Work item: The entries below contain a stretch that opens with the line containing "Crit path largest cell delay ... 990 ps" and closes with the line containing "Worst-case vdd ir drop ... 0.000131 V"; set down that stretch exactly, both ends included, and nothing else.

Supplied data:
===== src/rtl/sync_fifo_fwft_if.sv =====
// Write/read handshake bundle for sync_fifo_fwft.
// The producer/consumer side uses the master modport; the FIFO uses the slave modport.
interface sync_fifo_fwft_if #(
    parameter int DATA_WIDTH = 8
) ();
    logic                  wr_valid;
    logic [DATA_WIDTH-1:0] wr_data;
    logic                  wr_ready;
    logic                  rd_valid;
    logic                  rd_ready;
    logic [DATA_WIDTH-1:0] rd_data;

    modport master (
        output wr_valid,
        output wr_data,
        input  wr_ready,
        input  rd_valid,
        output rd_ready,
        input  rd_data
    );

    modport slave (
        input  wr_valid,
        input  wr_data,
        output wr_ready,
        output rd_valid,
        input  rd_ready,
        output rd_data
    );
endinterface


===== src/rtl/sync_fifo_fwft.sv =====
// Single-clock first-word-fall-through FIFO, any depth, registered output stage.
// Latency: push into empty is visible on rd_data the next cycle; wr_ready = !full (no rd_ready path).
module sync_fifo_fwft #(
    parameter  int DATA_WIDTH    = 8,
    parameter  int FIFO_DEPTH    = 8,
    parameter  int AFULL_THRESH  = FIFO_DEPTH - 1,
    parameter  int AEMPTY_THRESH = 1,
    localparam int CNT_WIDTH     = $clog2(FIFO_DEPTH + 1),
    localparam int ADDR_WIDTH    = (FIFO_DEPTH > 2) ? $clog2(FIFO_DEPTH) : 1
) (
    input  logic                 clk,
    input  logic                 rst,
    input  logic                 flush,
    sync_fifo_fwft_if.slave      bus,
    output logic [CNT_WIDTH-1:0] count,
    output logic                 full,
    output logic                 empty,
    output logic                 almost_full,
    output logic                 almost_empty,
    output logic                 overflow
);

    localparam logic [CNT_WIDTH-1:0]  DEPTH_CNT  = CNT_WIDTH'(FIFO_DEPTH);
    localparam logic [CNT_WIDTH-1:0]  AFULL_CNT  = CNT_WIDTH'(AFULL_THRESH);
    localparam logic [CNT_WIDTH-1:0]  AEMPTY_CNT = CNT_WIDTH'(AEMPTY_THRESH);
    localparam logic [CNT_WIDTH-1:0]  ONE_CNT    = CNT_WIDTH'(1);
    localparam logic [ADDR_WIDTH-1:0] LAST_ADDR  = ADDR_WIDTH'(FIFO_DEPTH - 1);
    localparam logic [ADDR_WIDTH-1:0] ONE_ADDR   = ADDR_WIDTH'(1);

    logic [DATA_WIDTH-1:0] mem [FIFO_DEPTH];

    logic [ADDR_WIDTH-1:0] wr_ptr;
    logic [ADDR_WIDTH-1:0] rd_ptr;
    logic [ADDR_WIDTH-1:0] wr_ptr_inc;
    logic [ADDR_WIDTH-1:0] rd_ptr_inc;
    logic [CNT_WIDTH-1:0]  count_q;
    logic [CNT_WIDTH-1:0]  count_nxt;
    logic                  rd_valid_q;
    logic [DATA_WIDTH-1:0] rd_data_q;
    logic [DATA_WIDTH-1:0] head_nxt;
    logic                  overflow_q;
    logic                  push;
    logic                  pop;

    // Status flags are pure decodes of the registered count.
    assign full         = (count_q == DEPTH_CNT);
    assign empty        = (count_q == '0);
    assign almost_full  = (count_q >= AFULL_CNT);
    assign almost_empty = (count_q <= AEMPTY_CNT);
    assign count        = count_q;
    assign overflow     = overflow_q;

    assign bus.wr_ready = !full;
    assign bus.rd_valid = rd_valid_q;
    assign bus.rd_data  = rd_data_q;

    assign push = bus.wr_valid && !full;
    assign pop  = rd_valid_q && bus.rd_ready;

    // Non-power-of-two depths need an explicit wrap rather than binary rollover.
    assign wr_ptr_inc = (wr_ptr == LAST_ADDR) ? '0 : wr_ptr + ONE_ADDR;
    assign rd_ptr_inc = (rd_ptr == LAST_ADDR) ? '0 : rd_ptr + ONE_ADDR;

    always_comb begin
        count_nxt = count_q;
        case ({push, pop})
            2'b10:   count_nxt = count_q + ONE_CNT;
            2'b01:   count_nxt = count_q - ONE_CNT;
            default: count_nxt = count_q;
        endcase
    end

    // The array keeps every stored word, head included; the output register mirrors
    // the head. On a pop the successor comes from the array unless it is the word
    // being written this very cycle, in which case it bypasses from wr_data.
    always_comb begin
        head_nxt = rd_data_q;
        if (pop) begin
            if (count_q > ONE_CNT) begin
                head_nxt = mem[rd_ptr_inc];
            end else if (push) begin
                head_nxt = bus.wr_data;
            end
        end else if (!rd_valid_q && push) begin
            head_nxt = bus.wr_data;
        end
    end

    always_ff @(posedge clk) begin
        if (push && !rst && !flush) begin
            mem[wr_ptr] <= bus.wr_data;
        end
    end

    always_ff @(posedge clk) begin
        if (rst) begin
            count_q    <= '0;
            wr_ptr     <= '0;
            rd_ptr     <= '0;
            rd_valid_q <= 1'b0;
            rd_data_q  <= '0;
            overflow_q <= 1'b0;
        end else if (flush) begin
            count_q    <= '0;
            wr_ptr     <= '0;
            rd_ptr     <= '0;
            rd_valid_q <= 1'b0;
            overflow_q <= 1'b0;
        end else begin
            count_q    <= count_nxt;
            rd_valid_q <= (count_nxt != '0);
            rd_data_q  <= head_nxt;
            if (push) begin
                wr_ptr <= wr_ptr_inc;
            end
            if (pop) begin
                rd_ptr <= rd_ptr_inc;
            end
            if (bus.wr_valid && full) begin
                overflow_q <= 1'b1;
            end
        end
    end

endmodule
<file path="config.mk">
export PLATFORM = sky130hd
export DESIGN_NAME = wb_writer
export DESIGN_NICKNAME = d
export VERILOG_FILES = /design/src/rtl/riscv_pkg.sv /design/src/rtl/wb_fifo.sv /design/src/rtl/wb_writer.sv
export SDC_FILE = /design/constraint.sdc
export NUM_CORES = 1
export LEC_CHECK = 0
export ABC_AREA = 1
export BUFFER_PORTS_ARGS = -buffer_cell sky130_fd_sc_hd__buf_2
export CAP_MARGIN = 20
export CORE_ASPECT_RATIO = 2
export CORE_UTILIZATION = 35
export CTS_BUF_LIST = sky130_fd_sc_hd__clkbuf_2
export DETAILED_ROUTE_END_ITERATION = 10
export MAX_ROUTING_LAYER = met4
export PLACE_DENSITY = 0.57
export SETUP_SLACK_MARGIN = 0.05
export SYNTH_ARGS = -nofsm -noshare
export SYNTH_HDL_FRONTEND = slang
export SYNTH_SLANG_ARGS = --single-unit
</file>
<file path="constraint.sdc">
create_clock -name clk_i -period 6.62 [get_ports clk_i]
set_clock_uncertainty 0.1 [all_clocks]
set_input_delay 1.324 -clock clk_i [delete_from_list [all_inputs] [get_ports clk_i]]
set_output_delay 1.324 -clock clk_i [all_outputs]
set_load 0.01 [all_outputs]
</file>
[src/rtl/ssd_digit_editor.sv]
// ssd_digit_editor: debounced button editor for a multi-digit segment display word.
// Optional blink of the last-edited digit is enabled by defining SSD_BLINK_EN.
module ssd_digit_editor #(
    parameter int NUM_DIGITS = 4,
    parameter int SEG_W = 8,
    parameter int DEB_W = 25,
    parameter int BLINK_W = 24
) (
    input  logic                        clk,
    input  logic                        rst,
    input  logic [SEG_W-1:0]            dips,
    input  logic [NUM_DIGITS-1:0]       btn_load,
    input  logic                        btn_shift,
    input  logic                        btn_clear,
    output logic [NUM_DIGITS*SEG_W-1:0] value,
    output logic                        value_upd,
    output logic [NUM_DIGITS-1:0]       blank_mask
);
    localparam int NB = NUM_DIGITS + 2;
    localparam int VW = NUM_DIGITS * SEG_W;

    if (NUM_DIGITS < 1 || NUM_DIGITS > 8 || SEG_W < 1 || DEB_W < 1 || BLINK_W < 1)
        $error("ssd_digit_editor: parameter out of range");

    logic [NB-1:0]    syncA, syncB, accState, relPulse;
    logic [DEB_W-1:0] lockCnt [NB];
    logic [NUM_DIGITS-1:0] relLoad;
    logic             relShift, relClear;
    logic [VW-1:0]    nextValue;

    // Button bit order is {clear, shift, load[NUM_DIGITS-1:0]} throughout.
    always_ff @(posedge clk or posedge rst) begin
        if (rst) begin
            syncA <= '0;
            syncB <= '0;
        end else begin
            syncA <= {btn_clear, btn_shift, btn_load};
            syncB <= syncA;
        end
    end

    // Debouncers: accept a change only when idle, then lock out for a full counter wrap.
    always_ff @(posedge clk or posedge rst) begin
        if (rst) begin
            accState <= '0;
            for (int i = 0; i < NB; i++) lockCnt[i] <= '0;
        end else begin
            for (int i = 0; i < NB; i++) begin
                if (lockCnt[i] != '0) begin
                    lockCnt[i] <= lockCnt[i] + 1'b1;
                end else if (syncB[i] != accState[i]) begin
                    accState[i] <= syncB[i];
                    lockCnt[i] <= DEB_W'(1);
                end
            end
        end
    end

    // A commit is the cycle in which a debouncer accepts a release.
    always_comb begin
        relPulse = '0;
        for (int i = 0; i < NB; i++) relPulse[i] = accState[i] && !syncB[i] && lockCnt[i] == '0;
    end

    assign relLoad  = relPulse[NUM_DIGITS-1:0];
    assign relShift = relPulse[NUM_DIGITS];
    assign relClear = relPulse[NUM_DIGITS+1];

    // Later assignments override earlier ones, giving clear > shift > loads.
    always_comb begin
        nextValue = value;
        for (int k = 0; k < NUM_DIGITS; k++)
            if (relLoad[k]) nextValue[k*SEG_W +: SEG_W] = dips;
        if (relShift) nextValue = (value << SEG_W) | VW'(dips);
        if (relClear) nextValue = '0;
    end

    // Display word register; the update pulse marks every commit, even a no-op write.
    always_ff @(posedge clk or posedge rst) begin
        if (rst) begin
            value     <= '0;
            value_upd <= 1'b0;
        end else begin
            value     <= nextValue;
            value_upd <= |relPulse;
        end
    end

`ifdef SSD_BLINK_EN
    logic [NUM_DIGITS-1:0] editMask, topLoad;
    logic [BLINK_W-1:0]    blinkCnt;
    logic                  blinkPhase;

    // One-hot of the highest-index digit loaded this cycle.
    always_comb begin
        topLoad = '0;
        for (int k = 0; k < NUM_DIGITS; k++)
            if (relLoad[k]) topLoad = NUM_DIGITS'(1) << k;
    end

    // Track the last-edited digit and run the free blink phase.
    always_ff @(posedge clk or posedge rst) begin
        if (rst) begin
            editMask   <= '0;
            blinkCnt   <= '0;
            blinkPhase <= 1'b0;
        end else begin
            blinkCnt   <= blinkCnt + 1'b1;
            blinkPhase <= (&blinkCnt) ? ~blinkPhase : blinkPhase;
            editMask   <= relClear ? '0 : relShift ? NUM_DIGITS'(1) : (|relLoad) ? topLoad : editMask;
        end
    end

    assign blank_mask = blinkPhase ? editMask : '0;
`else
    assign blank_mask = '0;
`endif
endmodule

[config.mk]
export PLATFORM = sky130hd
export DESIGN_NAME = ssd_digit_editor
export DESIGN_NICKNAME = d
export VERILOG_FILES = /design/src/rtl/ssd_digit_editor.sv
export SDC_FILE = /design/constraint.sdc
export NUM_CORES = 1
export LEC_CHECK = 0
export BUFFER_PORTS_ARGS = -buffer_cell sky130_fd_sc_hd__buf_2
export CAP_MARGIN = 5
export CORE_ASPECT_RATIO = 1.2
export CORE_UTILIZATION = 43
export DETAILED_ROUTE_END_ITERATION = 12
export GPL_ROUTABILITY_DRIVEN = 0
export HOLD_SLACK_MARGIN = 0.06
export MAX_ROUTING_LAYER = met4
export PLACE_DENSITY = 0.64
export SYNTH_ARGS = -nofsm -noshare
export SYNTH_HDL_FRONTEND = slang
export SYNTH_SLANG_ARGS = --single-unit
[constraint.sdc]
create_clock -name clk -period 12.6 [get_ports clk]
set_input_delay 0 -clock clk [delete_from_list [all_inputs] [get_ports clk]]
set_output_delay 0 -clock clk [all_outputs]
set_load 0.02 [all_outputs]
==> Word-level counts from Yosys, hierarchy flattened <==
Index checks and enable logic that the tools add are counted.
{ "totals": {"regBits": 201, "output_inout_bits": 37} }
{ "classes": {"add_sub_neg": 6, "eq_ne": 6, "n_mux": 18, "bitwise_logic": 7, "n_reduce_logical": 47} }
{ "ops": {"columns": ["cell", "count"], "rows": [
  ["2-to-1 mux 25 bit", 12],
  ["adder 25 x 1 -> 25 bit (second input constant)", 6],
  ["logical NOT 25 bit", 6],
  ["nonzero test 25 bit", 6],
  ["2-to-1 mux 32 bit", 2],
  ["2-to-1 mux 8 bit", 4],
  ["bitwise OR 32 x 8 -> 32 bit", 1],
  ["logical AND 1 bit", 12],
  ["AND reduction 2 bit", 6],
  ["nonzero test 2 bit", 6],
  ["nonzero test 3 bit", 4],
  ["logical NOT 1 bit", 6],
  ["!= test 1 bit", 6],
  ["inverter 1 bit", 6],
  ["OR reduction 6 bit", 1]
]} }

==> Longest topological paths before layout <==
Gate-level depths: netlist (run 1).
{ "logic_depth": {"depth_word": 6, "ltp_mapped": 9, "depth_no_buf": 7} }

==> Least setup slack after synthesis (run 1) <==
OpenSTA, ideal clock, no wires.
{ "synth_timing": {"kind": "reg2reg", "startpoint": "register lockCnt[75] in the netlist's numbering", "endpoint": "register value_upd", "arrival_time_ns": 1.677, "t_required_ns": 12.461, "setup_slack_ns": 10.785, "stages_incl_launch_ff": 9, "n_path_buf": 1, "synth_period_minus_slack_ns": 1.815, "cell_sequence": "dfrtp_1 > inv_1 > ha_1 > nor4b_1 > and4_1 > nand3_1 > buf_4 > nand2_1 > or4b_1"} }
{ "synth_via": {"elab_chain_cells": 3} }
{ "synth_rtl": {"columns": ["item", "line_no", "text"], "rows": [
  ["start: declaration", "26", "logic [DEB_W-1:0] lockCnt [NB];"],
  ["start signal: indexed assignment", "50", "lockCnt[i] <= lockCnt[i] + 1'b1;"],
  ["logical NOT 25 bit", "62", "for (int i = 0; i < NB; i++) relPulse[i] = accState[i] && !syncB[i] && lockCnt[i] == '0;"],
  ["logical AND 1 bit", "62", null],
  ["OR reduction 6 bit", "85", "value_upd <= |relPulse;"],
  ["end signal: assignment", "85", null],
  ["end: declaration", "16", "output logic value_upd,"]
]} }
Every way passes these cells.
A chain may end at the register's enable or synchronous reset.

==> Worst setup path in the final report (run 1) <==
{ "layout_timing": {"startpoint": "register lockCnt[125] in the netlist's numbering", "endpoint": "register value[4]"} }
{ "layout_via": {"elab_chain_cells": 3} }
{ "layout_rtl": {"columns": ["item", "line_no", "text"], "rows": [
  ["logical NOT 25 bit", "62", null],
  ["logical AND 1 bit", "62", null],
  ["nonzero test 3 bit (no source line)", null, null],
  ["end signal: assignment", "84", "value <= nextValue;"],
  ["end: declaration", "15", "output logic [NUM_DIGITS*SEG_W-1:0] value,"]
]} }
Every way passes these cells.

==> impl_summary.txt, run 1 <==
----------------------------------------------------
[Timing]
  Highest attainable clock frequency ... 389 MHz
  Count of endpoints failing setup in the final report ... 0
  Final worst path period share ... 0.204
  Unrepaired setup endpoints after global routing ... false
  Worst path setup slack after routing ... 10030 ps
  Post-route minimum period ... 2570 ps
  Worst-margin pin slew ... 1220 ps
  Setup TNS ... 0 ps
  Final Hold Fails ... 0
  Worst relative slew slack ... 0.190
  Number of pins exceeding their max-slew limit in the final report ... 0
  Setup skew after layout ... 12.7 ps

[Clock network]
  Num CTS Buffers ... 22
  Clock Sinks ... 201
  Total of hold buffers inserted after clock tree synthesis ... 15
  Post-CTS Repair Setup Buffers ... 0
  Clock edge transition at the registers on the reported setup and hold paths ... 60 ps
  Clock latency of the later-clocked register in the worst-skew pair ... 500 ps
  Maximum clock insertion buffer count ... 3
  CTS Root Buffer Type ... clkbuf_16
  Post-cts sizing count ... 0
  H-tree depth reported by CTS ... 1
  CTS tree ... yes

[GRT]
  Vias in the first global route ... 6286
  Maximum number of pins on one net before global-route repair ... 126
  Gr usage total ... 0.178
  Overflow left after global routing ... 0
  Global-route wire length before repair ... 30700 um
  Number of antenna violations at the first check in global routing ... 0

[Yosys]
  Fraction of post-synthesis cell area in the top cell type by area ... 0.543
  Leading area contributor after synthesis ... dfrtp_1
  Synth warnings ... 0
  Synth Register Bits ... 201
  Share of flip-flops with an asynchronous set or reset after synthesis ... 1.00
  Sequential share of the synthesized area ... 0.543
  Top cells by area in the synthesized netlist ... dfrtp_1, xnor2_1, mux2i_1
  Number of instances in the synthesized netlist ... 813
  Post-synthesis area per instance ... 11.4 um2
  Count of different cell masters after synthesis ... 40
  Number of flops mapped to enable cells by yosys ... 0
  Top FF cell, synth ... dfrtp_1
  Post-synth design cell area ... 9260 um2

[Layout]
  Number of fill cells ... 1914
  Area of the multi-input gates ... 4000 um2
  Final core utilization ... 0.503
  Area growth syn-to-layout ... 14.3%
  Layout cells sized above 1 ... 0.141
  Post-layout nets ... 921
  Combined flip-flop and latch cell area ... 5030 um2
  Antenna diode count ... 0

[Setup path]
  Category of the critical setup timing path ... flop to flop
  Critical path's slowest cell ... o22ai_1
  Required time at the worst-slack endpoint ... 12980 ps
  Cell-by-cell trace of the critical path ... inv_1 -> ha_1 -> nor4b_1 -> nand4_1 -> o22ai_1 -> mux2i_1 -> nor2_1
  Launching element type of the critical path ... flop
  Crit path largest cell delay ... 990 ps
  Critical path endpoint category ... flop
  Arrival time reported for the critical path endpoint ... 2950 ps
  CP Max Fanout ... 9

[Floorplanning]
  Die W ... 136 um
  Cell Rows ... 58
  Die Footprint ... 22100 um2
  Core region area ... 21000 um2
  Initial Util ... 0.440
  I/O pins ... 53
  Die Y ... 163 um

[Drt]
  Via count ... 6117
  Antenna viol nets, final ... 0
  Vias per inst ... 5.22
  Drt first-iter violations ... 265
  Residual DRC ... 0
  Wire length per cell after detailed routing ... 15.4 um
  First drt pass iteration count ... 4
  Total routed wirelength ... 18100 um

[Placement]
  HPWL Detailed ... 12300 um
  Port Buf Inserts ... 48
  Worst setup slack after placement ... 10060 ps

[Pwr]
  Power per Cell Area ... 189 nW/um2
  Worst-case vdd ir drop ... 0.000131 V
  Leak pwr ... 4.98 nW

[Job]
  Number of max-cap violations ... 0

[Hold path]
  Classification of the worst-slack hold path ... input pin to flop

[Run status]
  Result of the run ... finished clean

----------------------------------------------------
==> registers in the layout (all words and copies together), names as in the netlist <==
register and cells:
syncB 6, lockCnt 150, accState 6, syncA 6
value_upd 1, value 32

Solved problem:
  Crit path largest cell delay ... 990 ps
  Critical path endpoint category ... flop
  Arrival time reported for the critical path endpoint ... 2950 ps
  CP Max Fanout ... 9

[Floorplanning]
  Die W ... 136 um
  Cell Rows ... 58
  Die Footprint ... 22100 um2
  Core region area ... 21000 um2
  Initial Util ... 0.440
  I/O pins ... 53
  Die Y ... 163 um

[Drt]
  Via count ... 6117
  Antenna viol nets, final ... 0
  Vias per inst ... 5.22
  Drt first-iter violations ... 265
  Residual DRC ... 0
  Wire length per cell after detailed routing ... 15.4 um
  First drt pass iteration count ... 4
  Total routed wirelength ... 18100 um

[Placement]
  HPWL Detailed ... 12300 um
  Port Buf Inserts ... 48
  Worst setup slack after placement ... 10060 ps

[Pwr]
  Power per Cell Area ... 189 nW/um2
  Worst-case vdd ir drop ... 0.000131 V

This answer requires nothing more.